The DMU Special Collections team would like to wish all our readers a very happy 2016!
Here’s a look at what DMU was like 100 years ago, in 1916. At that date the institution was known as the Leicester Municipal Technical and Art School and was based entirely in what is now the Hawthorn Building, which was not yet complete – only the Magazine Square side and the Richmond Street side had been constructed.
The Technical School was run by John Hawthorn – the Hawthorn building is named after him. Subjects included Boot and Shoe Manufacture, Commercial classes (the forerunner of today’s Business School), Dressmaking, Hosiery Manufacture, Pharmacy and Sciences (biology, botany, chemistry, electricity and physics, engineering, geology, natural sciences and pharmacy). Evening classes were also available in the above subjects.
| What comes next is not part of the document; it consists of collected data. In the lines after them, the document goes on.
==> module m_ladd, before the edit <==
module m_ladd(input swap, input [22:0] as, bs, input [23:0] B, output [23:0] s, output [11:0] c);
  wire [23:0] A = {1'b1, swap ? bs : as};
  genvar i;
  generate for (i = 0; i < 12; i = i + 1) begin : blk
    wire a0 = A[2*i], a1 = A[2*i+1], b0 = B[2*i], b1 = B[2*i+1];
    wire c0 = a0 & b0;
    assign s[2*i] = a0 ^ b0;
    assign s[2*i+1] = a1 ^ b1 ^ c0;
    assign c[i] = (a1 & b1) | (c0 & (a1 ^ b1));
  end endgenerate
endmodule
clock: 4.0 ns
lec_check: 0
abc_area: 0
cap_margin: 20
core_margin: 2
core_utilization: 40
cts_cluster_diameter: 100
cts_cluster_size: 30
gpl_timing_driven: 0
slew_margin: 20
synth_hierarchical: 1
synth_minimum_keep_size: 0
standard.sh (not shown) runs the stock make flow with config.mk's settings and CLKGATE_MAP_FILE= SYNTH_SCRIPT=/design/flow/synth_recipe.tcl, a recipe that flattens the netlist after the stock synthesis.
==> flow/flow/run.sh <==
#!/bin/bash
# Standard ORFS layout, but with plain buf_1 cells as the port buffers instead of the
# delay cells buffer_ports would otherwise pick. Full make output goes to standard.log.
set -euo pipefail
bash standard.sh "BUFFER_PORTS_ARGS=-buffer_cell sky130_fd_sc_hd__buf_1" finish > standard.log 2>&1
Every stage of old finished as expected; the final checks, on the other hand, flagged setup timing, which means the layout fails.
Source: an optimization exercise on an open RTL-to-GDS flow (aim: small area, a short achievable clock period and few clock cycles per item). Production flows keep margins and buffers that such runs may drop.
Power and IR drop assume default switching activity.

v5:
// mult8
module mult8(clk, nRST, c_ALL, m_busy, a_data, b_data, mult_out, m_finish);
For scale: ~17 flip-flops, ~37 I/O pins, ~2900 um^2 of cells after synthesis.
Settings: LEC_CHECK=0, CAP_MARGIN=20, CORE_MARGIN=2, CORE_UTILIZATION=40, GPL_TIMING_DRIVEN=0, PLACE_DENSITY=0.6, SETUP_SLACK_MARGIN=2.0, SLEW_MARGIN=20; clock period 5.0 ns.
standard.sh (not shown) runs the stock make flow with config.mk's settings and CLKGATE_MAP_FILE= SYNTH_SCRIPT=/design/flow/synth_recipe.tcl, a recipe that flattens the netlist after the stock synthesis.
==> flow/flow/run.sh <==
#!/bin/bash
# Own layout flow: the standard flow (standard.sh), with its synthesis
# script swapped for flow/synth.tcl, which sources the standard script
# synth_recipe.tcl but skips full-adder extraction and maps with flow/map.abc.
set -euo pipefail
work=$(pwd)
export MY_WORK_DIR=$work
export MY_FLOW_DIR=$work/flow
sed -e "s#SYNTH_SCRIPT=[^ ]*#SYNTH_SCRIPT=$work/flow/synth.tcl ADDER_MAP_FILE=#" standard.sh > own_standard.sh
bash own_standard.sh > own_flow.log 2>&1
==> flow/flow/map.abc <==
strash
dch
map -D 2000
topo
stime -c
buffer -c
upsize -c -D 2000
dnsize -c -D 2000
stime -c
==> flow/flow/synth.tcl <==
# Standard synthesis (synth_recipe.tcl, sourced unchanged) with two changes made
# from outside it: no full-adder extraction (ADDER_MAP_FILE is left empty on
# make's command line) and ABC mapped with a delay-driven script.
set my_abc_script $::env(MY_FLOW_DIR)/map.abc

proc abc {args} {
  set out {}
  set skip 0
  foreach a $args {
    if {$skip} { set skip 0; continue }
    if {$a eq "-script" || $a eq "-D"} { set skip 1; continue }
    lappend out $a
  }
  puts "abc override: -script $::my_abc_script"
  yosys abc -script $::my_abc_script {*}$out
}
source $::env(MY_WORK_DIR)/synth_recipe.tcl
v5 went all the way through the flow, and no timing, DRC or antenna check failed.
> inputs changed (v5 -> v15)
Settings: clearing SETUP_SLACK_MARGIN, which used to be 2.0.
--- a/flow/flow/run.sh
+++ b/flow/flow/run.sh
@@ -8,3 +8,3 @@
 export MY_FLOW_DIR=$work/flow
-sed -e "s#SYNTH_SCRIPT=[^ ]*#SYNTH_SCRIPT=$work/flow/synth.tcl ADDER_MAP_FILE=#" standard.sh > own_standard.sh
+sed -e "s#SYNTH_SCRIPT=[^ ]*#SYNTH_SCRIPT=$work/flow/synth.tcl ADDER_MAP_FILE= BUFFER_PORTS_ARGS=\"-buffer_cell sky130_fd_sc_hd__buf_2\"#" standard.sh > own_standard.sh
 bash own_standard.sh > own_flow.log 2>&1
Results
- Delta (v15 minus v5): total wire length shows a reduction of 1700 um; part of the total power dissipated in sequential elements shows an increase of 5.9 points; global-route wire length before repair shows a reduction of 12%; area of combinational cells with multiple inputs shows a reduction of 530 um^2.
- Relative to v5, number of global-route vias before repair has decreased by 11% in v15.
- Via total after detailed routing ends up lower on v15.
Edits applied to the flow inputs when going from v15 to v50:
Settings: GPL_TIMING_DRIVEN removed (was 0).
==> flow/run.sh (new file) <==
#!/bin/bash
# synth_recipe.tcl (not shown) runs the flow's synth.tcl, then flattens the netlist and writes it again
# the make line also repeats each setting of config.mk as NAME=value (left out here)
make -C /OpenROAD-flow-scripts/flow DESIGN_CONFIG=/design/flow/config.mk WORK_HOME=/design/flow/orfs CLKGATE_MAP_FILE= SYNTH_SCRIPT=/design/flow/synth_recipe.tcl finish
removed: flow/flow/run.sh
removed: flow/flow/map.abc
removed: flow/flow/synth.tcl
removed: flow/standard.sh
Findings:
Fraction of the cycle the final worst path needs: higher on v50. Power: v50 worse than v15. When v50 is set beside v15, its met1 track utilization from global routing turns out to be 2.9 points smaller. v50 falls short of v15 in least setup slack across all paths after layout. v15 → v50: final standard cell area without fillers grew by 5.1%; switching power increased 0.00016 W.
> inputs changed (v50 -> v10)
Settings: GPL_TIMING_DRIVEN: unset -> 0; SETUP_SLACK_MARGIN: unset -> 1.5.
==> flow/flow/run.sh (new file) <==
#!/bin/bash
# Own layout flow: the standard flow (standard.sh), with its synthesis
# script swapped for flow/synth.tcl, which sources the standard script
# synth_recipe.tcl but skips full-adder extraction and maps with flow/map.abc.
set -euo pipefail
work=$(pwd)
export MY_WORK_DIR=$work
export MY_FLOW_DIR=$work/flow
sed -e "s#SYNTH_SCRIPT=[^ ]*#SYNTH_SCRIPT=$work/flow/synth.tcl ADDER_MAP_FILE=#" standard.sh > own_standard.sh
bash own_standard.sh > own_flow.log 2>&1
==> flow/flow/map.abc (new file) <==
strash
dch
map -D 2000
topo
stime -c
buffer -c
upsize -c -D 2000
dnsize -c -D 2000
stime -c
==> flow/flow/synth.tcl (new file) <==
# Standard synthesis (synth_recipe.tcl, sourced unchanged) with two changes made
# from outside it: no full-adder extraction (ADDER_MAP_FILE is left empty on
# make's command line) and ABC mapped with a delay-driven script.
set my_abc_script $::env(MY_FLOW_DIR)/map.abc

proc abc {args} {
  set out {}
  set skip 0
  foreach a $args {
    if {$skip} { set skip 0; continue }
    if {$a eq "-script" || $a eq "-D"} { set skip 1; continue }
    lappend out $a
  }
  puts "abc override: -script $::my_abc_script"
  yosys abc -script $::my_abc_script {*}$out
}
source $::env(MY_WORK_DIR)/synth_recipe.tcl
==> flow/standard.sh (new file) <==
#!/bin/bash
# synth_recipe.tcl (not shown) runs the flow's synth.tcl, then flattens the netlist and writes it again
# the make line also repeats each setting of config.mk as NAME=value (left out here)
make -C /OpenROAD-flow-scripts/flow DESIGN_CONFIG=/design/flow/config.mk WORK_HOME=/design/flow/orfs CLKGATE_MAP_FILE= SYNTH_SCRIPT=/design/flow/synth_recipe.tcl "${@:-finish}"
removed: flow/run.sh
--- outcome ---
Looking only at data required time at the worst endpoint, and setting everything else aside, the lower value of v50 and v10 goes to v10. Per the comparison of v10 with v50, design area has increased, combinational fraction of design power saw a decrease, net switching power of the design has decreased, maximum resistive drop on vdd went down 54%. The critical path launch point comes out a_data[6] in one run and b_data[6] in the other, namely in v50 and v10 respectively. Measured against each other, v50 and v10 differ in final standard cell count with taps included and fillers excluded, the lower figure coming from v50. The global-route usage reported for v10 is greater than that of v50 by 3.2 points. Die area on v10 is up relative to v50.
No functional check of the RTL was part of any run of this note.

==> static timing again, ports no longer ideal <==
The results above use ideal ports. As a check the final layouts listed here were re-extracted and re-timed, cells and wires unchanged.
Step 1: set_driving_cell puts a clkbuf_16 on clk and a buf_2 on each other input, an assumption about the parent block.
Step 2, shift: input delay + t, output delay - t, t = (earliest + latest rising clock arrival at the registers) / 2. This alone moves slack from input paths to output paths.
Slacks: ideal / step 1 / step 2; pairs: ideal / step 1.
| run | t (ns) | setup WS [ns] | hold WS [ns] | slew at the worst register clock pin (ns) | worst data-port slew with drivers (ns) |
|---|---|---|---|---|---|
| v5 | 0.280 | 1.370 / 1.358 / 1.078 | 0.507 / 0.507 / 0.507 | 0.07 / 0.07 | 0.06 |
| v15 | 0.272 | 1.303 / 1.309 / 1.037 | 0.509 / 0.506 / 0.516 | 0.07 / 0.07 | 0.03 |
| v50 | 0.275 | 0.170 / 0.169 / -0.106 | 0.516 / 0.516 / 0.516 | 0.07 / 0.07 | 0.03 |
| v10 | 0.278 | 1.397 / 1.386 / 1.107 | 0.508 / 0.508 / 0.508 | 0.07 / 0.07 | 0.05 |
With both steps, setup timing fails in v50, where it was met with ideal ports. The setup slack of v5, which loses most, moves by -0.012 ns with the drivers and by -0.292 ns with both steps.
From an optimization exercise on the open Yosys and OpenROAD flow, aimed at small area and a short achievable clock period; shortcuts taken in it are not production practice.
Function was checked by simulation only, so behaviour that the tests miss may differ from the original.
Power figures rest on the tool's default switching activity, not on a simulated workload.

## sierra
## adder64
module adder64 (clk, x, y, result);
    input clk;
    input [63:0] x, y;
    output [64:0] result;
    localparam K = 3;
    localparam NB = (64 + K - 1) / K;
    wire [63:0] s;
    wire [NB-1:0] c;
    reg [63:0] s_r;
    reg [NB-1:0] c_r;
    reg [64:0] result_r;
    wire [64:0] sum;
    block_sum #(64, K) pre (.x(x), .y(y), .s(s), .c(c));
    carry_lookahead_adder #(64, K) add (.s(s_r), .c(c_r), .result(sum));
    always @(posedge clk) begin
        s_r <= s;
        c_r <= c;
        result_r <= sum;
    end
    assign result = result_r;
endmodule
export LEC_CHECK = 0
export CAP_MARGIN = 20
export CORE_MARGIN = 2
export CORE_UTILIZATION = 60
export SLEW_MARGIN = 20
export SYNTH_HIERARCHICAL = 1
export SYNTH_MINIMUM_KEEP_SIZE = 0
create_clock -name core_clock -period 28.0 [get_ports {clk}]
standard.sh (not shown) runs the stock make flow with config.mk's settings and CLKGATE_MAP_FILE= SYNTH_SCRIPT=/design/flow/synth_recipe.tcl, a recipe that flattens the netlist after the stock synthesis.
==> flow/flow/run.sh <==
#!/bin/bash
# Standard layout, with the smallest buffer on every port and a lighter
# clock tree. Full tool output goes to standard.log.
export BUFFER_PORTS_ARGS="-buffer_cell sky130_fd_sc_hd__buf_1"
export CTS_ARGS="-sink_clustering_enable -repair_clock_nets -dont_use_dummy_load -buf_list sky130_fd_sc_hd__clkbuf_8 -root_buf sky130_fd_sc_hd__clkbuf_8"
export SETUP_SLACK_MARGIN=21.65
bash standard.sh > standard.log 2>&1
sierra completed end to end with timing, DRC and antenna clean.
## Diff of input files: fjord against sierra
==> flow/flow/run.sh <==
#!/bin/bash
# Standard layout, with the smallest buffer on every port and a lighter
# clock tree. Full tool output goes to standard.log.
export BUFFER_PORTS_ARGS="-buffer_cell sky130_fd_sc_hd__buf_1"
export CTS_ARGS="-sink_clustering_enable -repair_clock_nets -dont_use_dummy_load -buf_list sky130_fd_sc_hd__clkbuf_8 -root_buf sky130_fd_sc_hd__clkbuf_16"
bash standard.sh > standard.log 2>&1
--- outcome ---
Per the comparison of fjord with sierra, worst setup slack moved down; global-route usage moved down. Global-route wire length before repair is higher on sierra. Fraction of area in multi-input gates delta for fjord relative to sierra: 1.2 points lower. Total wire length after detailed routing ended up 14% lower on fjord than on sierra. Note that the power recorded for fjord amounts to 0.940 times the value seen in sierra. sierra was larger in final cell area than fjord.
Inputs modified between fjord and onyx:
==> flow/flow/run.sh <==
#!/bin/bash
# Standard layout, with the smallest buffer on every port and a lighter
# clock tree. Full tool output goes to standard.log.
export BUFFER_PORTS_ARGS="-buffer_cell sky130_fd_sc_hd__buf_1"
export CTS_ARGS="-sink_clustering_enable -repair_clock_nets -dont_use_dummy_load -buf_list sky130_fd_sc_hd__clkbuf_4 -root_buf sky130_fd_sc_hd__clkbuf_8 -sink_buffer_max_cap_derate 0.6"
bash standard.sh > standard.log 2>&1
### Flow results
- On global-route usage, fjord and onyx are basically level.
- The capture point of the worst path comes out result[48] in one run and s_r[35] in the other, namely in onyx and fjord respectively.
- A critical path class of reg -> out is what onyx shows, while in -> reg belongs to fjord.
- Diff fjord -> onyx: sequential share of cell area up 0.91 points, internal power consumption down about 8%.
- Compare fjord and onyx | worst setup slack higher: onyx
- Delta (onyx minus fjord): highest clock rate about even; sequential cell count of the final layout about even; clock share of power fell 5.2 points.
Input-level comparison between lagoon and onyx:
==> flow/flow/run.sh <==
#!/bin/bash
# Standard layout, with the smallest buffer on every port and a lighter
# clock tree. Full tool output goes to standard.log.
export BUFFER_PORTS_ARGS="-buffer_cell sky130_fd_sc_hd__buf_1"
export CTS_ARGS="-sink_clustering_enable -repair_clock_nets -dont_use_dummy_load -buf_list sky130_fd_sc_hd__clkbuf_8 -root_buf sky130_fd_sc_hd__clkbuf_4"
bash standard.sh > standard.log 2>&1
[summary]
Max fraction of power consumed by the clock network across lagoon and onyx: lagoon. Aggregate global-route resource usage: lagoon vs onyx, no meaningful difference. lagoon against onyx: total power increased by about 6% relative to the old numbers, first-pass GRT wire length closely matched the old numbers. Compared to onyx, lagoon has setup skew after layout 0.014 ns lower. lagoon reports a lower sequential share of layout area than onyx does.

[re-timing with driven ports]
How much do the figures lean on ideal ports? The routed layouts below were timed once more, with nothing changed but the port constraints.
Step 1 assumes that a clkbuf_16 drives the clock port and a buf_2 every other input.
Step 2 adds t to the input delays and takes it off the output delays; t is the mean of the earliest and latest rising clock arrival at the registers after step 1. Input paths then give back, and output paths get back, about the clock's delay inside the block.
Three values: no drivers, after step 1, after step 2; two values: the first two.
run | t (ns) | setup WS [ns] | hold slack, ns | worst slew at a driven data input, ns
sierra | 0.443 | 21.527 / 21.494 / 21.161 | 0.346 / 0.346 / 0.346 | 0.06
fjord | 0.377 | 21.482 / 21.498 / 21.121 | 0.354 / 0.354 / 0.354 | 0.05
onyx | 0.420 | 21.500 / 21.469 / 21.122 | 0.359 / 0.359 / 0.359 | 0.05
lagoon | 0.558 | 21.385 / 21.355 / 21.122 | 0.354 / 0.354 / 0.354 | 0.05
After both steps setup and hold are still met in every run listed. The setup slack of onyx, which loses most, moves by -0.031 ns with the drivers and by -0.378 ns with both steps.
Many of the students at the Technical School were supported by their employers in local industries, who paid their fees and released them from work to attend classes.
The First World War was having a serious impact on the Technical School, as this page from the Prospectus shows:
The Art School was run by Benjamin Fletcher, himself an artist and strong believer in the Arts and Crafts movement. This philosophy is evident in the way he managed the School, as this quote from the prospectus shows: “In the Craft Classes training is given largely through practical exercises, and the teaching shows that beauty is the result of perfect economy of perfect means : that the artist is only real when a workman, and the practical man only practical when he is an artist in his work.”
Art School classes included Architecture and the Building Crafts, Cabinet Making, Wood Carving, Gilding and Relief Design, Printing and Book Production, Silversmithing and allied crafts, Embroidery and Lace Making, Historic Costume and Dress Design, Painting, Figure Composition, Drawing and Geometry.